Tybroughton, occasionally written Ty Broughton, is the name of a former civil parish, historically in the Maelor Saesneg area of Flintshire, Wales and now in Wrexham County Borough. The rather isolated rural area contains no nucleated villages, although there are a few small hamlets such as Eglwys Cross.
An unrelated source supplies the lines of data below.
--- src/rtl/core/aarm_pkg.sv ---
// Shared types, widths and tables for the axis-angle rotation matrix core.
package aarm_pkg;

    localparam int IO_W             = 16;
    localparam int ANGLE_W          = 16;
    localparam int RESID_W          = 14;
    localparam int CORE_FRAC        = 30;
    localparam int XY_W             = 32;
    localparam int Z_W              = 34;
    localparam int Z_ALIGN          = 16;
    localparam int T_W              = 18;
    localparam int MAX_STEPS        = 32;
    localparam int FRAC_BITS_DEF    = 14;
    localparam int CORDIC_STEPS_DEF = 16;

    localparam logic signed [XY_W-1:0] CORDIC_GAIN = 32'sd652032874;

    localparam logic signed [IO_W-1:0] OUT_MAX = 16'sh7FFF;
    localparam logic signed [IO_W-1:0] OUT_MIN = 16'sh8000;

    // arctan(2^-i) in units of 2^-32 turn
    localparam logic [31:0] ATAN_TURNS [MAX_STEPS] = '{
        32'h20000000, 32'h12E4051E, 32'h09FB385B, 32'h051111D4,
        32'h028B0D43, 32'h0145D7E1, 32'h00A2F61E, 32'h00517C55,
        32'h0028BE53, 32'h00145F2F, 32'h000A2F98, 32'h000517CC,
        32'h00028BE6, 32'h000145F3, 32'h0000A2FA, 32'h0000517D,
        32'h000028BE, 32'h0000145F, 32'h00000A30, 32'h00000518,
        32'h0000028C, 32'h00000146, 32'h000000A3, 32'h00000051,
        32'h00000029, 32'h00000014, 32'h0000000A, 32'h00000005,
        32'h00000003, 32'h00000001, 32'h00000001, 32'h00000000
    };

    typedef enum logic [1:0] {
        QUAD_I   = 2'd0,
        QUAD_II  = 2'd1,
        QUAD_III = 2'd2,
        QUAD_IV  = 2'd3
    } quad_t;

    typedef struct packed {
        logic signed [IO_W-1:0] x;
        logic signed [IO_W-1:0] y;
        logic signed [IO_W-1:0] z;
    } axis_t;

endpackage

--- src/rtl/core/aarm_sum.sv ---
// Final stage: add diagonal and cross terms, saturate, hold in the output register.
module aarm_sum
    import aarm_pkg::*;
#(
    parameter int FRAC_BITS = FRAC_BITS_DEF,
    localparam int CS_W     = FRAC_BITS + 2,
    localparam int Q_W      = T_W + IO_W - FRAC_BITS
) (
    input  logic                   aclk,
    input  logic                   aresetn,
    input  logic                   in_valid,
    output logic                   in_ready,
    input  logic signed [Q_W-1:0]  in_q [9],
    input  logic signed [T_W-1:0]  in_sv [3],
    input  logic signed [CS_W-1:0] in_c,
    output logic                   out_valid,
    input  logic                   out_ready,
    output logic signed [IO_W-1:0] out_m [9]
);

    localparam int W1    = (Q_W > CS_W) ? Q_W : CS_W;
    localparam int SUM_W = ((W1 > T_W) ? W1 : T_W) + 2;

    localparam logic signed [SUM_W-1:0] SAT_HI = SUM_W'(OUT_MAX);
    localparam logic signed [SUM_W-1:0] SAT_LO = SUM_W'(OUT_MIN);

    logic                   valid_reg;
    logic signed [IO_W-1:0] m_reg [9];
    logic signed [IO_W-1:0] sat [9];

    assign in_ready = !valid_reg || out_ready;

    for (genvar i = 0; i < 3; i++) begin : g_row
        for (genvar j = 0; j < 3; j++) begin : g_col
            logic signed [SUM_W-1:0] acc;

            if (j == i) begin : g_diag
                assign acc = SUM_W'(in_q[i*3+j]) + SUM_W'(in_c);
            end else if (j == (i + 1) % 3) begin : g_neg
                assign acc = SUM_W'(in_q[i*3+j]) - SUM_W'(in_sv[(i+2)%3]);
            end else begin : g_pos
                assign acc = SUM_W'(in_q[i*3+j]) + SUM_W'(in_sv[(i+1)%3]);
            end

            assign sat[i*3+j] = (acc > SAT_HI) ? OUT_MAX :
                                (acc < SAT_LO) ? OUT_MIN : acc[IO_W-1:0];
        end
    end

    always_ff @(posedge aclk) begin
        if (!aresetn) begin
            valid_reg <= 1'b0;
        end else if (in_ready) begin
            valid_reg <= in_valid;
        end
    end

    always_ff @(posedge aclk) begin
        if (in_ready) begin
            m_reg <= sat;
        end
    end

    assign out_valid = valid_reg;
    assign out_m     = m_reg;

endmodule

--- config.mk ---
export PLATFORM = sky130hd
export DESIGN_NAME = aarm_sum
export DESIGN_NICKNAME = d
export VERILOG_FILES = /design/src/rtl/core/aarm_pkg.sv /design/src/rtl/core/aarm_sum.sv
export SDC_FILE = /design/constraint.sdc
export NUM_CORES = 1
export LEC_CHECK = 0
export BUFFER_PORTS_ARGS = -buffer_cell sky130_fd_sc_hd__buf_2
export CAP_MARGIN = 40
export CELL_PAD_IN_SITES_DETAIL_PLACEMENT = 1
export CELL_PAD_IN_SITES_GLOBAL_PLACEMENT = 1
export CORE_MARGIN = 10
export CORE_UTILIZATION = 30
export CTS_CLUSTER_SIZE = 10
export DETAILED_ROUTE_END_ITERATION = 10
export PLACE_DENSITY_LB_ADDON = 0.1
export SLEW_MARGIN = 0
export SYNTH_ARGS = -nofsm -noshare
export SYNTH_HDL_FRONTEND = slang
export SYNTH_SLANG_ARGS = --single-unit
--- constraint.sdc ---
create_clock -name aclk -period 4.9 [get_ports aclk]
set_input_delay 0.49 -clock aclk [delete_from_list [all_inputs] [get_ports aclk]]
set_output_delay 0.49 -clock aclk [all_outputs]
set_load 0.005 [all_outputs]
; Word-level counts from Yosys, hierarchy flattened
; Index checks and enable logic that the tools add are counted.
; W data, S select, Z words.
[word_totals]
regBits = 145
inputBits = 254
elab_cells = 48
output_inout_bits = 146
[classes]
order_cmp = 18
n_reduce_logical = 2
muxes = 9
n_addsub = 9
[op_table]
columns = operator, count
row1 = $gt A21 B16 Y1 const B, 9
row2 = $lt A21 B16 Y1 const B, 9
row3 = $mux W16, 9
row4 = $add A20 B16 Y21, 3
row5 = $add A20 B18 Y21, 3
row6 = $sub A20 B18 Y21, 3
row7 = $logic_not A1 Y1, 1
row8 = $logic_or A1 B1 Y1, 1

; Logic depth before layout (Yosys ltp)
[logic_depth]
ltp_word = 3
ltp_mapped = 14
depth_no_buf = 13

; Worst setup path after synthesis
; No wires, ideal clock.
[synth_path]
path_type = input to register
startpoint = in out_ready
endpoint = reg valid_reg (netlist: out_valid)
arrival_time_ps = 4388
n_path_buf = 0
slack_ps = 188
t_required_ps = 4576
path_stages = 2
setup_time_ps = 324
path_cell_list = nand2b_1 -> a21boi_0
[synth_via]
elab_chain_len = 1
[synth_lines]
columns = element, line_no
row1 = from (decl), aarm_sum.sv:17  ; input logic out_ready,
row2 = $logic_or A1 B1 Y1, aarm_sum.sv:31  ; assign in_ready = !valid_reg || out_ready;
row3 = to (signal assigned), aarm_sum.sv:54  ; valid_reg <= in_valid;
row4 = to (decl), aarm_sum.sv:27  ; logic valid_reg;
; No other way between the ends.
; A chain may end at the register's enable or synchronous reset.

; Final worst setup path
[layout_path]
startpoint = in in_q[140] (netlist name)
endpoint = reg m_reg, in the netlist out_m[124], data pin
[layout_via]
elab_chain_len = 3
word_cells_on_any_way = 4
cone_classes = 1 x add/sub / 2 x order compare / 1 x mux
[layout_lines]
columns = element, line_no
row1 = from (decl), aarm_sum.sv:13  ; input logic signed [Q_W-1:0] in_q [9],
row2 = $sub A20 B18 Y21 (*), aarm_sum.sv:40  ; assign acc = SUM_W'(in_q[i*3+j]) - SUM_W'(in_sv[(i+2)%3]);
row3 = $lt A21 B16 Y1, aarm_sum.sv:46  ; (acc < SAT_LO) ? OUT_MIN : acc[IO_W-1:0];
row4 = $mux W16, aarm_sum.sv:46
row5 = to (signal assigned), aarm_sum.sv:60  ; m_reg <= sat;
row6 = to (decl), aarm_sum.sv:28  ; logic signed [IO_W-1:0] m_reg [9];
; Every way passes the cells marked *; elsewhere a longest branch is shown, timed or not.

==> flow_metrics.env <==
export IMPL_die_h_um=240
export IMPL_drive_above_1_share=0.236
export IMPL_grt_pass1_vias=14800
export IMPL_path_class="input pin to register"
export IMPL_post_route_util=0.372
export IMPL_ys_top_cells_by_area="edfxtp_1 (30%), ha_1 (15%), a21o_1 (6.3%), xnor2_1 (4.9%), a21oi_1 (4.8%)"
export IMPL_post_dp_hpwl_mm=45.1
export IMPL_cp_max_fo=15
export IMPL_finalCritPeriodShare=0.744
export IMPL_htreeDepth=4
export IMPL_synth_ff_type="edfxtp_1"
export IMPL_cap_violations=0
export IMPL_cts_hold_buf=0
export IMPL_startpoint_type="input pin"
export IMPL_synth_cell_types=88
export IMPL_fin_nets=2448
export IMPL_die_w_um=240
export IMPL_grt_first_pass_wirelength_mm=83.2
export IMPL_powerDensity_nw_per_um2=295
export IMPL_grt_max_degree=90
export IMPL_worstSkewPairLatency_ps=480
export IMPL_crit_path_top_delay_cell="o311ai_2"
export IMPL_post_synth_top_count_cell="ha_1"
export IMPL_wirelength_mm=53.6
export IMPL_vdd_ir_drop_max_v=0.000186
export IMPL_finalMaxSlewViolations=0
export IMPL_portBuffers=399
export IMPL_cts_setup_buffers=0
export IMPL_hold_path_class="input pin to register"
export IMPL_pre_cts_ws_ps=705
export IMPL_clock_sinks=145
export IMPL_slew_headroom=0.381
export IMPL_endpoint_kind="register"
export IMPL_finalCriticalPeriod_ps=3650
export IMPL_wire_per_inst_um=20.4
export IMPL_place_gp_congestion=0.842
export IMPL_leakagePower_nw=8.09
export IMPL_dr_pass1_iters=4
export IMPL_cts_tree="done"
export IMPL_syn_cell_area_um2=14600
export IMPL_rsz0062_at_grt="no"
export IMPL_cp_required_ps=5070
export IMPL_holdWs_ps=264
export IMPL_synth_yosys_seq_area_share=0.298
export IMPL_finalSetupTns_ps=0
export IMPL_fmax_mhz=274
export IMPL_synth_avg_cell_area_um2=9.03
export IMPL_final_area_um2=17800
export IMPL_cts_buffers=17
export IMPL_initial_core_util=0.304
export IMPL_fp_coreArea_um2=47800
export IMPL_path_buf_inv=3
export IMPL_hold_viol=0
export IMPL_antenna_found_initial=6
export IMPL_drtIter0Drc=591
export IMPL_place_inst=2601
export IMPL_cts_root_buf="clkbuf_16"
export IMPL_vias_per_cell=5.22
export IMPL_syn_nets=2056
export IMPL_clkTransAtPathRegs_ps=60
export IMPL_outcome="completed"
export IMPL_synth_top_area_share=0.297
export IMPL_synthTopCellsByCount="ha_1 (180), edfxtp_1 (144), nand2_1 (144), a21oi_1 (141), a21o_1 (123)"
export IMPL_detail_route_antenna_nets=0
export IMPL_synth_cells=1613
export IMPL_fin_ws_ps=1250
export IMPL_fp_row_count=80
export IMPL_ios=400
export IMPL_yosysWarnings=0
export IMPL_finalNonFillerCells=2635
export IMPL_max_stage_delay_ps=830
export IMPL_post_cts_resized=0
export IMPL_worst_slew_pin_slew_ps=926
export IMPL_worstPathArrival_ps=3810
export IMPL_die_area_um2=57700
export IMPL_fin_total_pwr_mw=5.25
export IMPL_synth_seq_cells=145
export IMPL_yosysTopAreaCell="edfxtp_1"
export IMPL_drc_errors=0
export IMPL_crit_chain="buf_2 > inv_1 > ha_1 > inv_1 > fa_1 > a21o_1 > a31oi_1 > o21ai_0 > a21o_1 > a21oi_1 > a22oi_1 > o311ai_2 > o21ai_0"
export IMPL_grt_ovfl_total=0
export IMPL_cts_buffer_depth=2
export IMPL_setup_viol=0
export IMPL_vias=13700
export IMPL_synth_edff_count=144
export IMPL_cpLargestDelayFamily="compound AO/OA/AOI/OAI gates"
export IMPL_area_growth_pct=22.2
export IMPL_n_fill_cell=5725
export IMPL_grt_usage=0.184
export IMPL_finClkSkew_ps=6.21
export IMPL_place_area_um2=17200
export IMPL_ys_async_sr_fraction=0
==> kinds of logic (layout without fill, tap and decap cells) <==
family | count (synthesis) | count (layout) | synth area share
AOI/OAI and AO/OA | 598 | 598 | 0.272
and+or+nand+nor | 390 | 390 | 0.129
adders and majority gates | 189 | 189 | 0.167
DFF | 145 | 145 | 0.298
xor gates and xnor gates | 143 | 143 | 0.0860
buffers and inverters | 142 | 547 | 0.0437
muxes | 6 | 6 | 0.00430
other | 0 | 2 | 0
==> cell type report <==
type	count	area, um^2	area share
diodes	2	5.00	0.000281
clock buffers	19	433	0.0243
clock inverters	13	168	0.00942
inverters	104	390	0.0219
multi-input cells	1326	9590	0.539
flip-flops and latches	145	4340	0.244
well taps	615	769	0.0432
repair buffers	411	2100	0.118
==> path summary, 6_finish.rpt <==
| kind | start | end | slack (ps) | depth (start not counted) |
|---|---|---|---|---|
| max | in_q[140] | out_m[124]$_SDFFCE_PN1P_ | 1250 | 13 |
| min reg2reg | out_valid$_SDFFE_PN0P_ | out_m[97]$_SDFFCE_PN1P_ | 1070 | 1 |
| min | in_valid | out_valid$_SDFFE_PN0P_ | 260 | 3 |
| max reg2reg | out_valid$_SDFFE_PN0P_ | out_m[41]$_SDFFCE_PN1P_ | 3110 | 2 |
==> placed cells by master, fill, tap and decap left out, types with 6 or more instances in the layout <==
master,instances
xnor2_1,82
nand4_1,16
nor3_1,21
edfxtp_1,144
o31ai_1,13
o21ai_1,23
o21a_1,18
a41oi_1,6
nand3_1,33
o21bai_1,7
fa_1,9
nor2_1,80
a31oi_1,22
and3_1,18
nand2_1,144
xor2_1,61
a31o_2,8
buf_2,399
nor2b_1,13
a21o_1,123
nand2b_1,14
or3_1,6
o221ai_1,6
a21boi_0,6
a21oi_1,141
inv_1,104
o211ai_1,16
clkbuf_16,17
buf_4,11
a211oi_1,22
and2_1,6
ha_1,180
and4_1,7
o21ai_0,119
==> routing by layer <==
metal / up-vias / part of all wire / wire (um) / GRT usage
met5: - / 0.00095 / 51 / 0
met4: 8 / 0.014 / 756 / 0.0460
met3: 48 / 0.057 / 3060 / 0.0500
met2: 269 / 0.48 / 25800 / 0.312
met1: 6582 / 0.45 / 24000 / 0.227
li1: 6839 / - / - / -
==> worst min-delay path, cell delays in order <==
cell	delay, ps
buf_2	100
inv_1	40
a21boi_0	60
==> flip-flops by register name, summed over array words and instances (netlist names) <==
name / flops
out_valid: 1
out_m: 144
==> power breakdown <==
part / total [mW] / switching [mW] / internal, mW / leakage [nW]
Combinational: 2.10 / 1.22 / 0.885 / 6.45
Clock: 1.42 / 0.579 / 0.841 / 0.293
Sequential: 1.73 / 0.0743 / 1.66 / 1.35
Total: 5.25 / 1.87 / 3.38 / 8.09
No activity file was read; power rests on OpenSTA's default activity.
The name is still used for an electoral ward of the community of Bronington.

History

Tybroughton was anciently a township (an administrative subdivision) of the parish of Hanmer: D. R. Thomas speculated that it was identifiable with the lost manor of 'Burwardestone' mentioned in the Domesday Book. The Wrexham historian Alfred Neobard Palmer said that the Welsh language place name Tybroughton was recorded as early as 1405 "and can only mean 'Broughton's House' ". Tybroughton was also recorded in 1699 by the antiquary Edward Lhuyd, who pointed out an "artificial mount" there called 'Mount Cop' or Eglwys y Groes, probably a motte.

In the mid 18th century,
Thomas Pennant stayed at a house in the area, writing: "I took my quarters at Broughton [...] a venerable wooden house in possession of my respected kinsman Peter Davies, Esq, in right of his lady, eldest surviving sister of the late Broughton Whitehall".

Writing in 1840 the topographer Samuel Lewis said the township had a population of 218. It was defined as a separate civil parish by the Local Government Act 1894, but was one of the civil parishes incorporated into the community of Bronington, part of the new county of Clwyd, under the terms of the Local Government Act 1972.

Buildings

Tybroughton Hall is a grade II listed house of the late 18th century.